When I was in the 11th grade, I went on a trip through the foreign language department at my high school. We spent two weeks traveling around Italy and France. And while I’m sure that I spent about 40 percent of my time there whining about how much I missed my boyfriend, it was pretty awesome. We visited Rome, Florence, Pisa, Venice, Monaco, Aix-en Provence, Arles, Nice and Paris and saw all of the amazing art, architecture and culture that each city boasts. We saw Michelangelo’s Statue of David, the Sistine Chapel, the Mona Lisa, the Leaning Tower of Pisa, and The Eiffel Tower. We bought cheap knock off handbags, took a gondola ride and ate the most amazingly cheesy Italian gnocchi I’ve ever had the pleasure of experiencing.
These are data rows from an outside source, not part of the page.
### config.mk
export PLATFORM = sky130hd
export DESIGN_NAME = branch_predict
export DESIGN_NICKNAME = d
export VERILOG_FILES = /design/src/rtl/branch_predict.sv
export SDC_FILE = /design/constraint.sdc
export NUM_CORES = 2
export LEC_CHECK = 0
export ABC_CLOCK_PERIOD_IN_PS = 45000
export BUFFER_PORTS_ARGS = -buffer_cell sky130_fd_sc_hd__buf_2
export CAP_MARGIN = 20
export CORE_MARGIN = 8
export CORE_UTILIZATION = 45
export CTS_CLUSTER_DIAMETER = 80
export DETAILED_ROUTE_END_ITERATION = 10
export GPL_TIMING_DRIVEN = 1
export SYNTH_ARGS = -nofsm -noshare
export SYNTH_HDL_FRONTEND = slang
export SYNTH_SLANG_ARGS = --single-unit
### constraint.sdc
create_clock -name clk -period 45 [get_ports clk]
set_input_delay 4.5 -clock clk [delete_from_list [all_inputs] [get_ports clk]]
set_output_delay 4.5 -clock clk [all_outputs]
set_load 0.005 [all_outputs]
### src/rtl/branch_predict.sv
// Direct-mapped branch target buffer with 2-bit saturating direction counters.
// Lookup is combinational from fetchPC; every output is registered, giving one cycle of latency.
module branch_predict #(
    parameter int ENTRIES = 16
) (
    input  logic        clk,
    input  logic        reset,
    input  logic        fetchValid,
    input  logic [0:31] fetchPC,
    input  logic        updateValid,
    input  logic [0:65] PCpipe,
    output logic        predictValid,
    output logic        predictTaken,
    output logic [0:31] predictPC,
    output logic [0:15] mispredictCount
);

    localparam int IDX_W = $clog2(ENTRIES);
    localparam int TAG_W = 30 - IDX_W;

    function automatic logic [1:0] ctr_inc(input logic [1:0] c);
        return (c == 2'd3) ? c : c + 2'd1;
    endfunction

    function automatic logic [1:0] ctr_dec(input logic [1:0] c);
        return (c == 2'd0) ? c : c - 2'd1;
    endfunction

    function automatic logic [15:0] cnt_sat_inc(input logic [15:0] c);
        return (c == 16'hFFFF) ? c : c + 16'd1;
    endfunction

    logic             r_valid  [ENTRIES];
    logic [TAG_W-1:0] r_tag    [ENTRIES];
    logic [31:0]      r_target [ENTRIES];
    logic [1:0]       r_ctr    [ENTRIES];

    logic             r_pred_vld_p1;
    logic             r_pred_taken_p1;
    logic [31:0]      r_pred_pc_p1;
    logic [15:0]      r_mis_cnt;

    // Internal copies use descending numbering: port bit 0 (MSB) becomes bit 31.
    logic [31:0]      w_fetch_pc;
    logic [IDX_W-1:0] w_f_idx;
    logic [TAG_W-1:0] w_f_tag;
    logic             w_f_hit;
    logic             w_f_taken;
    logic [31:0]      w_f_seq;

    logic [31:0]      w_u_next;
    logic             w_u_taken;
    logic [31:0]      w_u_pc;
    logic             w_u_mis;
    logic [IDX_W-1:0] w_u_idx;
    logic [TAG_W-1:0] w_u_tag;
    logic             w_u_hit;
    logic [1:0]       w_unused_pc_lsbs;

    assign w_fetch_pc = fetchPC;
    assign w_f_idx    = w_fetch_pc[2 +: IDX_W];
    assign w_f_tag    = w_fetch_pc[31 -: TAG_W];
    assign w_f_hit    = r_valid[w_f_idx] && (r_tag[w_f_idx] == w_f_tag);
    assign w_f_taken  = w_f_hit && r_ctr[w_f_idx][1];
    assign w_f_seq    = (w_fetch_pc + 32'd8) & ~32'd7;

    assign w_u_next         = PCpipe[0:31];
    assign w_u_taken        = PCpipe[32];
    assign w_u_pc           = PCpipe[33:64];
    assign w_u_mis          = PCpipe[65];
    assign w_u_idx          = w_u_pc[2 +: IDX_W];
    assign w_u_tag          = w_u_pc[31 -: TAG_W];
    assign w_u_hit          = r_valid[w_u_idx] && (r_tag[w_u_idx] == w_u_tag);
    assign w_unused_pc_lsbs = w_u_pc[1:0];

    // Table write: lookup above sees the pre-update contents in the same cycle.
    always_ff @(posedge clk or posedge reset) begin
        if (reset) begin
            for (int i = 0; i < ENTRIES; i++) begin
                r_valid[i]  <= 1'b0;
                r_tag[i]    <= '0;
                r_target[i] <= '0;
                r_ctr[i]    <= 2'd1;
            end
        end else if (updateValid) begin
            if (w_u_hit) begin
                if (w_u_taken) begin
                    r_ctr[w_u_idx]    <= ctr_inc(r_ctr[w_u_idx]);
                    r_target[w_u_idx] <= w_u_next;
                end else begin
                    r_ctr[w_u_idx]    <= ctr_dec(r_ctr[w_u_idx]);
                end
            end else if (w_u_taken) begin
                r_valid[w_u_idx]  <= 1'b1;
                r_tag[w_u_idx]    <= w_u_tag;
                r_target[w_u_idx] <= w_u_next;
                r_ctr[w_u_idx]    <= 2'd2;
            end
        end
    end

    // Stage p1: registered prediction
    always_ff @(posedge clk or posedge reset) begin
        if (reset) begin
            r_pred_vld_p1   <= 1'b0;
            r_pred_taken_p1 <= 1'b0;
            r_pred_pc_p1    <= '0;
        end else if (fetchValid) begin
            r_pred_vld_p1   <= 1'b1;
            r_pred_taken_p1 <= w_f_taken;
            r_pred_pc_p1    <= w_f_taken ? r_target[w_f_idx] : w_f_seq;
        end else begin
            r_pred_vld_p1   <= 1'b0;
            r_pred_taken_p1 <= 1'b0;
            r_pred_pc_p1    <= '0;
        end
    end

    always_ff @(posedge clk or posedge reset) begin
        if (reset) begin
            r_mis_cnt <= '0;
        end else if (updateValid && w_u_mis) begin
            r_mis_cnt <= cnt_sat_inc(r_mis_cnt);
        end
    end

    assign predictValid    = r_pred_vld_p1;
    assign predictTaken    = r_pred_taken_p1;
    assign predictPC       = r_pred_pc_p1;
    assign mispredictCount = r_mis_cnt;

endmodule

**Yosys cells after proc, flatten, opt, wreduce, memory -nomap -nowiden**

Cells that the tools add are included.

- Register bits: 1026
- Input port bits: 102
- Output and inout port bits: 50

- $add $sub $neg: 4
- Order comparisons: 3
- Eq/ne operators: 4
- Muxes and demuxes: 42
- Bitwise gates (word level): 8
- Reduce and logical (&&, ||, !) cells: 11

Operator list:

| cell | number |
|---|---|
| bitwise mux 512 bit | 1 |
| bitwise mux 416 bit | 1 |
| 2-to-1 mux 32 bit | 8 |
| binary-select mux 26 bit (select 4 bit) | 2 |
| 2-to-1 mux 26 bit | 5 |
| binary-select mux 32 bit (select 4 bit) | 1 |
| demux 32 bit (select 4 bit) | 1 |
| demux 26 bit (select 4 bit) | 1 |
| bitwise mux 32 bit | 2 |
| equality test 26 bit | 2 |
| adder 32 x 4 -> 32 bit (second input constant) | 1 |
| bitwise OR 16 bit | 2 |
| adder 16 x 1 -> 16 bit (second input constant) | 1 |
| AND 16 bit | 1 |
| binary-select mux 2 bit (select 4 bit) | 2 |
| equality test 16 bit (second input constant) | 1 |
| NOT 16 bit | 1 |
| 2-to-1 mux 2 bit | 7 |
| >= comparator 5 bit (second input constant) | 2 |
| NOT 4 -> 5 bit | 2 |
| binary-select mux 1 bit (select 4 bit) | 2 |
| demux 2 bit (select 4 bit) | 1 |
| 2-to-1 mux 1 bit | 7 |
| AND reduction 2 bit | 3 |
| 10 further kinds | 15 |

**Longest topological paths before layout**

- Depth in word-level cells: 9
- Depth in mapped cells: 16
- Gate-level depth less buffers: 9

**Least setup slack after synthesis**

No wires, ideal clock.

- Kind: input to register
- Start point: input PCpipe[61] in the netlist's numbering
- End point: register r_tag[295] in the netlist's numbering
- Setup time: 0.125 ns
- Data arrival time: 7.748 ns
- Required time: 44.875 ns
- Slack: 37.127 ns
- Cell stages on the path: 14
- Cell sequence: buf_2 -> buf_4 -> buf_4 -> buf_1 -> mux4_2 -> xor2_1 -> o41ai_1 -> o2111ai_1 -> nor4_1 -> nand4_1 -> buf_2 -> nand3_1 -> buf_4 -> mux2_2

- Cells in the longest elaborated chain, start to end: 8
- Elaborated cells on any way between the ends: 17
- Classes of those cells: 2 x order compare; 1 x eq/ne; 9 x mux; 2 x bitwise; 3 x reduce/logical

RTL lines:

| item | line | text |
|---|---|---|
| start, declared | 11 | `input logic [0:65] PCpipe,` |
| NOT 4 -> 5 bit (not written as such) * | 73, 95 |  |
| binary-select mux 26 bit (select 4 bit) | 73 | `assign w_u_hit = r_valid[w_u_idx] && (r_tag[w_u_idx] == w_u_tag);` |
| 2-to-1 mux 26 bit (not written as such) (2 in series) | 73 |  |
| equality test 26 bit | 73 |  |
| logical AND 1 bit | 73 |  |
| NOT 1 bit (no source line) | - |  |
| AND reduction 3 bit (no source line) | - |  |
| end signal, assigned by index | 95 | `r_tag[w_u_idx] <= w_u_tag;` |
| end, declared | 34 | `logic [TAG_W-1:0] r_tag [ENTRIES];` |

Every way passes the cells marked *; elsewhere a longest branch is shown, timed or not. The select of a mux whose other input is x is not followed.
A chain may end at the register's enable or synchronous reset.

**Worst setup path in the final report**

- Start point: input fetchPC[29] in the netlist's numbering
- End point: register r_pred_pc_p1[10], in the netlist predictPC[21]

- Cells in the longest elaborated chain, start to end: 9
- Elaborated cells on any way between the ends: 19
- Classes of those cells: 1 x add/sub; 1 x eq/ne; 14 x mux; 1 x bitwise; 2 x reduce/logical

RTL lines:

| item | line | text |
|---|---|---|
| start, declared | 9 | `input logic [0:31] fetchPC,` |
| NOT 4 -> 5 bit (not written as such) | 63, 64, 111 |  |
| binary-select mux 26 bit (select 4 bit) | 63 | `assign w_f_hit = r_valid[w_f_idx] && (r_tag[w_f_idx] == w_f_tag);` |
| 2-to-1 mux 26 bit (not written as such) (2 in series) | 63 |  |
| equality test 26 bit | 63 |  |
| logical AND 1 bit | 63 |  |
| logical AND 1 bit | 64 | `assign w_f_taken = w_f_hit && r_ctr[w_f_idx][1];` |
| 2-to-1 mux 32 bit * | 111 | `r_pred_pc_p1 <= w_f_taken ? r_target[w_f_idx] : w_f_seq;` |
| 2-to-1 mux 32 bit * | 108 | `end else if (fetchValid) begin` |
| end signal, assigned | 111 |  |
| end, declared | 40 | `logic [31:0] r_pred_pc_p1;` |

Marked as above.

==> results.py <==
metrics = {
    "outcome": {
        "status": "completed",
    },
    "cells_and_area": {
        "regArea_mm2": 0.02569,
        "multiInputGateArea_mm2": 0.02386,
        "synthToLayoutAreaGrowth_pct": 11.60,
        "fill_cells": 9366,
        "nNetsFinal": 3494,
        "final_layout_size_suffix_gt1_share_pct": 50.46,
    },
    "worst_setup_path": {
        "path_max_fanout": 83,
        "arrival_ns": 11.24,
        "worstSetupPathType": "input port to register",
        "critPathCaptureType": "register",
        "required_ns": 45.59,
        "cp-start-kind": "input port",
    },
    "place": {
        "io_buffers": 147,
        "dp_hpwl_mm": 91.84,
        "gp_congestion": 0.8480,
    },
    "sta": {
        "finClkSkew_ns": 0.03643,
        "hold_viol_final": 0,
        "tns_ns": 0,
        "fmax_mhz": 93.90,
        "rsz0062_at_grt": "false",
        "holdWs_ns": 0.4644,
        "tightest_slew_ns": 1.163,
        "finalSetupViolations": 0,
        "final.period_utilization_pct": 23.66,
        "report.final.slew_viol_count": 0,
        "slew_headroom_pct": 22.37,
        "min_period_ns": 10.65,
    },
    "floorplan": {
        "std_cell_rows": 123,
        "die_width_um": 352.2,
        "ioPinCount": 152,
        "core_mm2": 0.1123,
        "die_y_um": 352.2,
        "die_area_mm2": 0.1240,
        "initial_utilization_pct": 45.26,
    },
    "clocking": {
        "cts-buffers-inserted": 111,
        "post_cts_buffers": 0,
        "clk_latency_ns": 0.72,
        "h-tree-depth": 3,
        "cts.path.max_buffers": 3,
        "holdBufCountCts": 0,
        "cts_resized": 0,
        "clk_pin_slew_ns": 0.07,
        "cts_tree": "done",
        "clock_sinks": 1026,
        "clockRootBuffer": "clkbuf_16",
    },
    "yosys": {
        "seq_area_frac_synth_pct": 50.53,
        "yosysTopAreaCell": "dfrtp_1",
        "synth-compound-area-share_pct": 2.187,
        "synth_fa_ha_area_share_pct": 0.08858,
        "synthTopCellsByArea": "dfrtp_1, mux2_2, mux4_2",
        "avgSynthCellArea_um2": 15.14,
        "synth_edf_count": 0,
        "yosysWarnings": 0,
        "ys.flop_type": "dfrtp_1",
        "netlist.area_leader.share_pct": 49.70,
        "ys_ff_latch": 1026,
        "synthCells": 3359,
        "synth_fp_nets": 3463,
        "ys_async_sr_fraction_pct": 100.0,
        "synth_simple_gate_area_share_pct": 2.995,
        "syn-cell-area_mm2": 0.05085,
        "ys_top_cells_by_count": "dfrtp_1, mux2_2, mux4_2, clkbuf_1, mux2i_1",
        "synth.most_common_cell": "dfrtp_1",
        "synth_cell_types": 58,
        "synthMuxAreaShare_pct": 39.61,
        "synth_top_family_by_area": "multiplexers",
        "synth_xor_area_share_pct": 1.757,
    },
    "worst_hold_path": {
        "hold_path.class": "register to register",
    },
    "drt": {
        "route.detailed.drc": 0,
        "vias": 30949,
        "drt_iter0_markers": 2449,
        "antenna_left": 0,
        "wire_per_inst_um": 30.48,
        "first_pass_iters": 7,
        "wl_mm": 152.1,
        "vias_per_cell": 6.202,
    },
    "global_route": {
        "grt_overflow": 0,
        "grt_antenna_before_repair": 24,
        "first_global_vias": 33516,
        "grt_pass1_wl_mm": 226.7,
        "grt_use_total_pct": 24.13,
        "grt_max_degree": 191,
    },
    "power": {
        "p_per_area_mw_per_mm2": 46.32,
        "leakagePower_nw": 24.83,
        "peakVddDrop_mv": 0.02979,
    },
    "job": {
        "max_cap_violations": 0,
    },
}
## cells by family after synthesis
group / Yosys count
muxes: 1443
DFF: 1026
buffers and inverters: 329
and+or+nand+nor: 304
AOI/OAI and AO/OA: 151
xor gates and xnor gates: 102
adders and majority gates: 4
## cell type report
cell class,instances,area share [%]
sequential,1026,45.28
multi-input combinational,2004,42.04
clock buffer,161,5.772
tap,1500,3.307
timing repair buffer,219,2.496
clock inverter,42,0.8643
inverter,28,0.1984
antenna,10,0.04409
## registers in the layout, indices dropped and copies added, names as in the netlist
register and cells:
predictValid 1, predictPC 32, predictTaken 1, r_target 512, mispredictCount 16, r_tag 416
r_valid 16, r_ctr 32
## stage by stage
stage	cell area (µm²)	std cells	power (W)	utilization (%)	worst slack, ns
6_report	56750	4990	0.002629	50.51	34.35
4_1_cts	56640	4976	0.002647	50.41	34.18
5_1_grt	56730	4983	0.002740	50.50	33.79
2_1_floorplan	50850	3359	0.001562	-	11.65
3_3_place_gp	52830	4771	0.001669	47.03	33.49
3_5_place_dp	52870	4773	0.001706	47.06	33.44
## critical path, cell delays in order
cell and delay, ns:
buf_8 0.65, buf_4 0.84, buf_4 0.88, buf_4 0.81
mux4_2 0.59, mux2i_1 0.19, mux2i_1 0.27, xnor2_1 0.30
nand2_1 0.08, or4_1 0.57, nor4_4 0.50, buf_4 0.44
mux2i_1 0.39, nor2b_1 0.09
## layout by cell type (no fill, tap or decap), drive strengths merged, types with 14 or more instances in the layout
| master | instances |
|---|---|
| xor2 | 38 |
| dfstp | 16 |
| inv | 31 |
| clkbuf | 161 |
| xnor2 | 64 |
| nand3 | 33 |
| mux2 | 944 |
| nor2b | 44 |
| mux4 | 359 |
| nor2 | 60 |
| nand2b | 24 |
| a22oi | 34 |
| buf | 219 |
| nand2 | 82 |
| nand4 | 16 |
| mux2i | 140 |
| a21boi | 14 |
| o21ai | 16 |
| dfrtp | 1010 |
| clkinv | 26 |
## path summary, 6_finish.rpt
check / from / slack [ns] / cells after the start / to
worst max-delay path: fetchPC[29] / 34.35 / 14 / predictPC[21]
worst min register to register: r_ctr[24] / 0.46 / 2 / r_ctr[24]
worst min-delay path: r_ctr[24] / 0.46 / 2 / r_ctr[24]
min in group asynchronous: reset / 4.03 / 2 / r_tag[400]
worst max register to register: r_tag[139] / 39.92 / 11 / r_tag[156]
max in group asynchronous: reset / 37.43 / 6 / predictPC[2]
## power breakdown
| part | internal [W] | switching (W) | leakage, nW |
|---|---|---|---|
| combinational | 0.000282 | 0.000201 | 9.93 |
| sequential | 0.00110 | 0.000112 | 13.0 |
| clock | 0.000550 | 0.000385 | 1.86 |
| total | 0.00193 | 0.000697 | 24.8 |
## per-layer routing
metal | vias to the layer above | routed length (µm) | global-route usage (%)
met5 | - | 68 | 0
met4 | 10 | 5253 | 8.392
met3 | 303 | 10640 | 5.415
met2 | 1077 | 72860 | 38.89
met1 | 16875 | 63290 | 32.27
li1 | 12684 | - | -
Power figures use the tool's default switching activity.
Despite this incredible experience, my high school alter-ego worried the entire time about looking like a tourist and sticking out… not that you would think that from the last photo.
Please understand that this was not totally unwarranted. You see, Alio, our 60-something Italian tour guide, had found that the best way to keep groups together was to hold up a little green flag for us to follow through the streets. So there we were. Twenty-one Americans all lined up in our little rows traipsing through down the main thoroughfare in Rome with everyone stopping in the middle of the street without warning to snap a picture. I was completely and utterly embarrassed to be seen with this group of ridiculous tourists. I wanted to fit in…to belong in the culture. Which, let’s just be honest, was never going to happen. I’m about as Am-ur-i-can as they come.
But since that trip I’ve learned a few things. I’ve learned what I want my life to look like and how I want to experience it. I’m still learning to care less about what others thing about me. And I’ve come to discover that I’m OK with being a tourist. In fact, I WANT to be a tourist. A life tourist, if you will.
Have you ever noticed that when you have out-of-town friends visit that you experience your surroundings differently? You visit the places that you drive past every day, and take pictures in the grocery store. Maybe one of the reasons we enjoy vacation so much is that we appreciate it differently. On vacation the sun shines brighter, the colors come alive, and the food tastes better. How many of us have ever been to our state capital (and NOT on a field trip)? Or have eaten at the tiny restaurant across the street and taken pictures like we’ve never been there in our life? Maybe we would appreciate our environment if we lived more like a tourist.
So go ahead; be a tourist. See things differently. Appreciate your surroundings. Find out what your city is “famous” for and do it! Stop in the middle of the street you walk down every day to snap a photo… just watch out for cars.
No one wants to die on vacation. (Although I bet the hospitals are nicer.)